The healthcare system’s transition from clinically-based outcomes to value-based health care (VBHC) has had tremendous repercussions in the field of medical innovation. VHBC is a healthcare delivery model wherein providers such as hospitals and physicians are rewarded based on patient’s health outcome. The goal is not to minimize costs but to maximize ‘value’ of life instead. In the emerging, value-based world, it is no longer acceptable for medical technology (medtech) companies to rely on traditional market access models that pay attention to sales. Instead, it is critical for them to demonstrate and clearly articulate how their product offerings can enhance patient health outcomes.
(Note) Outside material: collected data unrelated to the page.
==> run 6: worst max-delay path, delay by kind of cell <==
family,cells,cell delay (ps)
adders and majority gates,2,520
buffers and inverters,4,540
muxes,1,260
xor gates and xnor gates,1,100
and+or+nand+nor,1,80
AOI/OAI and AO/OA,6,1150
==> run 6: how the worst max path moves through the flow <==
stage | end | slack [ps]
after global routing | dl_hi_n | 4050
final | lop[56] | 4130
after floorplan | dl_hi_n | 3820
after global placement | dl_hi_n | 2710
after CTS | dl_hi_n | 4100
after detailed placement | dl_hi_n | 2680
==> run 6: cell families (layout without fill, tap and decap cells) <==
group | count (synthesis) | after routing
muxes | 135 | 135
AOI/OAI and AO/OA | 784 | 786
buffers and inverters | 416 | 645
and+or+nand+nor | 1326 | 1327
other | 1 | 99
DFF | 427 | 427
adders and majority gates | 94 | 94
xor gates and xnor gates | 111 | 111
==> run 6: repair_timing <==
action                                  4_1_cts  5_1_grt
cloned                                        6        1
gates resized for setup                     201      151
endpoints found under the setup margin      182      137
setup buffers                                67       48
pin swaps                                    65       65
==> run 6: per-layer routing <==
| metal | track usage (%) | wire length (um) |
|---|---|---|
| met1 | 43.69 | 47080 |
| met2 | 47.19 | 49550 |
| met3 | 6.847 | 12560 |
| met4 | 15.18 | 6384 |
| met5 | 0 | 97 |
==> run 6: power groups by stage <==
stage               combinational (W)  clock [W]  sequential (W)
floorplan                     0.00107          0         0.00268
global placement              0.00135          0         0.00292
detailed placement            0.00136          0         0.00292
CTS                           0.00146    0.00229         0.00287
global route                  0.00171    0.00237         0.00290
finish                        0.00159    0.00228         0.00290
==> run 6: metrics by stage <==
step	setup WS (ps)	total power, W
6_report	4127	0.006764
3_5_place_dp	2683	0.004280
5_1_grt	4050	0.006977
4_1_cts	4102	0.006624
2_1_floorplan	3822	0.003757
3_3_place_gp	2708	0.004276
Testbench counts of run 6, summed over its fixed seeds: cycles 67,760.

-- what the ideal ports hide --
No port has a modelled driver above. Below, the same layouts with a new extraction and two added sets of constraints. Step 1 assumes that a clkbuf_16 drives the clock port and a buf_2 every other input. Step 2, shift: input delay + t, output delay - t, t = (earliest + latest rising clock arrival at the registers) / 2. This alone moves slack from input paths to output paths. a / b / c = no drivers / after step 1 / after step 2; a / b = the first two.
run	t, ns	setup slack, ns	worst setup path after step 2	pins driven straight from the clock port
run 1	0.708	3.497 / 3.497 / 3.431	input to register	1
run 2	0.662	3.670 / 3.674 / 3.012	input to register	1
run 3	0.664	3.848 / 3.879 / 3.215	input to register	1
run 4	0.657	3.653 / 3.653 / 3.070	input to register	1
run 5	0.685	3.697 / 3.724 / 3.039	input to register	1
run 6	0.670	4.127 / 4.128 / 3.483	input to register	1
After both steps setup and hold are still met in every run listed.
From an optimization exercise on the open Yosys and OpenROAD flow, aimed at small area, a short achievable clock period and few clock cycles; shortcuts taken in it are not production practice. Power and IR drop assume default switching activity.

==> build 10 <==
Design kbd_scan_react, start of the top module:
module kbd_scan_react (
    input  wire        clk,
    input  wire        rst,
    input  wire        cmd_valid,
    input  wire [7:0]  cmd,
    output wire        cmd_ready,
    output reg  [7:0]  row_n,
    input  wire [7:0]  col_n,
    input  wire [31:0] rnd_data,
    output reg         rnd_take,
    output wire [17:0] ev,
    output reg         led_valid,
    output reg  [23:0] led_data,
    output reg         draw_valid,
    output wire [1:0]  draw_sprite,
    output wire [2:0]  fault
);
export LEC_CHECK = 0
export CAP_MARGIN = 20
export CORE_MARGIN = 2
export CORE_UTILIZATION = 40
export PLACE_DENSITY = 0.6
export SLEW_MARGIN = 20
create_clock -name core_clock -period 14.0 [get_ports {clk}]
standard.sh (not shown) runs the stock make flow with config.mk's settings and CLKGATE_MAP_FILE= SYNTH_SCRIPT=/design/flow/synth_recipe.tcl, a recipe that flattens the netlist after the stock synthesis.
==> flow/flow/run.sh <==
#!/bin/bash
# Standard ORFS layout (standard synthesis, unchanged). Timing repair aims at a
# larger setup slack than the default so that the achieved period is short.
set -euo pipefail
bash standard.sh SETUP_SLACK_MARGIN=10 finish > standard.log 2>&1
==> trial 71: changes against build 10 <==
--- a/flow/design.v
+++ b/flow/design.v
@@ -134,42 +134,46 @@
     wire dd_hit = x_dk ? 1'b0 : x_dt ? (dd == 32'd398) : (dd == 32'd399);
     wire [3:0] t_lk  = mvalid ? S_KT0 : S_KW0;
     wire [3:0] t_db  = in_pass ? S_DBW : S_IDLE;
     wire [3:0] t_pop = pop_wait ? S_POP : (b_press && is_L) ? t_lk : S_IDLE;
     wire [3:0] t_lt  = (lt_fire && is_L) ? (mvalid ? S_LT0 : S_LW0) : S_IDLE;
     wire [3:0] t_lkc = is_L ? t_lk : S_IDLE;
     wire [3:0] t_lf  = lf_ok ? S_LF : S_LFW;
     wire [1:0] spr_t = (sprite == 2'd1) ? 2'd2 : 2'd1;
+    wire c_scan, c_db, c_pop, c_lt, c_lk, c_lf, c_lm, c_dt, c_dk, c_ill;
+    kbd_scan_react_dec u_dec (
+        .cmd(cmd), .c_scan(c_scan), .c_db(c_db), .c_pop(c_pop), .c_lt(c_lt), .c_lk(c_lk),
+        .c_lf(c_lf), .c_lm(c_lm), .c_dt(c_dt), .c_dk(c_dk), .c_ill(c_ill));
     reg [3:0] n_st;
     reg       n_ill, n_proto, n_scan, n_pass, n_lfgo, n_pop, n_ltf, n_lk, n_lm, n_dt, n_dk;
     reg       n_take, n_draw, n_sprclr, n_sprtog, n_lcnt_inc, n_lcnt_clr;
     always @* begin
         n_st = S_IDLE; n_ill = 1'b0; n_proto = 1'b0; n_scan = 1'b0; n_pass = 1'b0;
         n_lfgo = 1'b0; n_pop = 1'b0; n_ltf = 1'b0; n_lk = 1'b0; n_lm = 1'b0;
         n_dt = 1'b0; n_dk = 1'b0; n_take = 1'b0; n_draw = 1'b0; n_sprclr = 1'b0;
         n_sprtog = 1'b0; n_lcnt_inc = 1'b0; n_lcnt_clr = 1'b0;
-        case (cmd)
-        8'h10: begin n_st = S_SCAN; n_scan = 1'b1; end
-        8'h20: begin n_st = t_db; n_proto = !in_pass && q_any; n_pass = !in_pass && !q_any; end
-        8'h21: begin
+        case (1'b1)
+        c_scan: begin n_st = S_SCAN; n_scan = 1'b1; end
+        c_db: begin n_st = t_db; n_proto = !in_pass && q_any; n_pass = !in_pass && !q_any; end
+        c_pop: begin
             n_st = t_pop; n_pop = !pop_wait;
             n_take = !pop_wait && b_press && is_L && mvalid;
             n_draw = !pop_wait && b_press; n_sprtog = !pop_wait && b_press;
             n_dk = !pop_wait && b_press; n_lk = !pop_wait && b_press && is_C;
         end
-        8'h30: begin
+        c_lt: begin
             n_st = t_lt; n_lcnt_inc = !lt_fire; n_lcnt_clr = lt_fire;
             n_ltf = lt_fire && !is_L; n_take = lt_fire && is_L && mvalid;
         end
-        8'h31: begin n_st = t_lkc; n_lk = is_C; n_take = is_L && mvalid; end
-        8'h32: begin n_st = t_lf; n_lfgo = lf_ok; end
-        8'h34, 8'h35, 8'h36, 8'h37: begin n_lm = 1'b1; n_lcnt_clr = 1'b1; end
-        8'h40: begin n_dt = 1'b1; n_draw = dd_hit; n_sprclr = dd_hit; end
-        8'h41: begin n_dk = 1'b1; n_draw = 1'b1; n_sprtog = 1'b1; end
+        c_lk: begin n_st = t_lkc; n_lk = is_C; n_take = is_L && mvalid; end
+        c_lf: begin n_st = t_lf; n_lfgo = lf_ok; end
+        c_lm: begin n_lm = 1'b1; n_lcnt_clr = 1'b1; end
+        c_dt: begin n_dt = 1'b1; n_draw = dd_hit; n_sprclr = dd_hit; end
+        c_dk: begin n_dk = 1'b1; n_draw = 1'b1; n_sprtog = 1'b1; end
         default: n_ill = 1'b1;
         endcase
     end
     wire acc = (st == S_IDLE) && ok;
     wire lf_go   = (acc && n_lfgo) || (st == S_LFW && lf_ok);
     wire pop_go  = (acc && n_pop)  || (st == S_POP && !pop_wait);
     wire a_step  = lf_go || (st == S_LF && rsel != 4'd12) || (st == S_LT1);
     wire       f_rb  = (fk == 2'd0);
@@ -456,8 +460,23 @@
                 lb <= rnd_data[0];
                 st <= S_IDLE; rdy <= 1'b1; rdy_ok <= 1'b1; x_lw <= 1'b1;
             end
             default: ;
             endcase
         end
     end
 endmodule
+module kbd_scan_react_dec (
+    input  wire [7:0] cmd,
+    output wire       c_scan, c_db, c_pop, c_lt, c_lk, c_lf, c_lm, c_dt, c_dk, c_ill
+);
+    assign c_scan = (cmd == 8'h10);
+    assign c_db   = (cmd == 8'h20);
+    assign c_pop  = (cmd == 8'h21);
+    assign c_lt   = (cmd == 8'h30);
+    assign c_lk   = (cmd == 8'h31);
+    assign c_lf   = (cmd == 8'h32);
+    assign c_lm   = (cmd[7:2] == 6'b001101);
+    assign c_dt   = (cmd == 8'h40);
+    assign c_dk   = (cmd == 8'h41);
+    assign c_ill  = ~(c_scan | c_db | c_pop | c_lt | c_lk | c_lf | c_lm | c_dt | c_dk);
+endmodule
==> flow/flow/run.sh (replaced) <==
#!/bin/bash
# Standard ORFS layout (standard synthesis, unchanged). Timing repair aims at a
# larger setup slack than the default so that the achieved period is short.
set -euo pipefail
bash standard.sh SETUP_SLACK_MARGIN=10.5 CTS_CLUSTER_SIZE=24 CTS_CLUSTER_DIAMETER=70 finish > standard.log 2>&1
Settings changed: SYNTH_HIERARCHICAL from default to 1.
==> trial 37: changes against build 10 <==
==> flow/flow/run.sh (replaced) <==
#!/bin/bash
# Standard ORFS layout (standard synthesis, unchanged). Timing repair aims at a
# larger setup slack than the default so that the achieved period is short.
set -euo pipefail
bash standard.sh SETUP_SLACK_MARGIN=10 CTS_CLUSTER_SIZE=24 CTS_CLUSTER_DIAMETER=70 finish > standard.log 2>&1
==> comparison table <==
item	trial 37	build 10	trial 71
Aggregate global-route resource usage	0.1790	0.1829	0.1860
Capturing instance or port of the critical path	rdy_ok	ldim	rdy_ok
Storage element area	0.01434 mm2	0.01434 mm2	0.01441 mm2
Combined area of the multi-input logic cells	0.01441 mm2	0.01439 mm2	0.01492 mm2
Yosys cell types	91	91	-
Number of DRC markers in iteration 0	1463	1482	1562
Run status	timing/DRC/antenna clean	timing/DRC/antenna clean	timing/DRC/antenna clean
Std-Cell Core Area	0.07149 mm2	0.07149 mm2	0.07136 mm2
Internal power of the cells	3.239 mW	3.857 mW	3.313 mW
Critical Setup Path Class	input port to register	register to register	input port to register
Starting density of the core	0.4038	0.4038	0.4032
Power per cell area	144.5 mW/mm2	159.8 mW/mm2	141.9 mW/mm2
Reg2reg start	a_r0	a_r2	a_r2
Function was not checked in any run of this note: the RTL went through the layout flow alone.

port drivers added, routing unchanged:
The results above use ideal ports. As a check the final layouts listed here were re-extracted and re-timed, cells and wires unchanged.
Step 1: set_driving_cell puts a clkbuf_16 on clk and a buf_2 on each other input, an assumption about the parent block.
Step 2 adds t to the input delays and takes it off the output delays; t is the mean of the earliest and latest rising clock arrival at the registers after step 1. Input paths then give back, and output paths get back, about the clock's delay inside the block.
Three values: ideal, step 1, step 2; two values: the first two.
| run | t (ns) | setup WS [ns] | hold slack, ns | worst register clock-pin slew, ns | cell pins on the clock port's net |
|---|---|---|---|---|---|
| build 10 | 0.688 | 9.814 / 9.814 / 9.150 | 0.306 / 0.306 / 0.306 | 0.07 / 0.07 | 1 |
| trial 71 | 0.669 | 9.658 / 9.676 / 9.007 | 0.312 / 0.312 / 0.312 | 0.09 / 0.09 | 1 |
| trial 37 | 0.667 | 9.769 / 9.782 / 9.115 | 0.309 / 0.309 / 0.309 | 0.09 / 0.09 | 1 |
After both steps setup and hold are still met in every run listed. The setup slack of build 10, which loses most, moves by 0.000 ns with the drivers and by -0.664 ns with both steps.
According to a survey by Indiana-based analytics platform company Vennli, less than 60 percent of healthcare experts believe that medical device companies are able to meet their patient outcome expectations. As such, new risk-sharing and shared-savings systems are persuading providers to re-evaluate their performance, including the screening process involved in selecting the required medical technologies. Additionally, medtech product offerings need to address the demands of not only individual physicians but also health systems, health technology assessment (HTA bodies), and patient advocates. Different stakeholders prioritize and pay heed to different but overlapping sets of value drivers, against which they judge a technology’s benefits. In response, medtech companies must effectively communicate with each of the stakeholder’s unique set of value drivers in reviewing the worth of a specific medical technology.
The Study shows that healthcare professionals consider following factors when leveraging medtech devices: Consistent outcomes (94%), Positive patient outcomes (93%), Durability (88%), Easy to use (86%) and Efficacy (86%). Considering the huge scope for improvement, the onus is now on medtech companies to address the issues pertaining to lack of accountability as well as simplifying the complex technology in use.